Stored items

#####

module ncotop(
    input clk,
    output b0,b1,b2,b3,b4,b5,b6,b7,
);
reg[7:0] sine;
nco u1 (8'd10,16'd500,clk,1,24'd0,sine);
assign b0 = sine[0];
assign b1 = sine[1];
assign b2 = sine[2];
assign b3 = sine[3];
assign b4 = sine[4];
assign b5 = sine[5];
assign b6 = sine[6];
assign b7 = sine[7];
endmodule  
==> /design/flow/run.sh <==
#!/bin/bash
# OpenROAD 26Q1-2900-gdf79404cd8, Yosys 0.63+post, stock flow scripts
make -C /OpenROAD-flow-scripts/flow DESIGN_CONFIG=/design/flow/config.mk WORK_HOME=/design/flow/orfs finish
==> /design/flow/config.mk <==
export PLATFORM = sky130hd
export DESIGN_NAME = ncotop
export DESIGN_NICKNAME = ncotop
export VERILOG_FILES = /design/flow/design.v
export SDC_FILE = /design/flow/constraint.sdc
export NUM_CORES = 4
export LEC_CHECK = 1
export CORE_UTILIZATION = 50
==> /design/flow/constraint.sdc <==
current_design ncotop

set clk_period 3.6
set clk_io_pct 0.2

create_clock -name clk0 -period $clk_period [get_ports {clk}]

set non_clock_inputs [all_inputs -no_clocks]
set_input_delay [expr $clk_period * $clk_io_pct] -clock clk0 $non_clock_inputs
set_output_delay [expr $clk_period * $clk_io_pct] -clock clk0 [all_outputs]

#####

Exercise requirements: Scan the entries above for the word "export". Report the lines that hold it.

Task response:
export PLATFORM = sky130hd
export DESIGN_NAME = ncotop
export DESIGN_NICKNAME = ncotop
export VERILOG_FILES = /design/flow/design.v
export SDC_FILE = /design/flow/constraint.sdc
export NUM_CORES = 4
export LEC_CHECK = 1
export CORE_UTILIZATION = 50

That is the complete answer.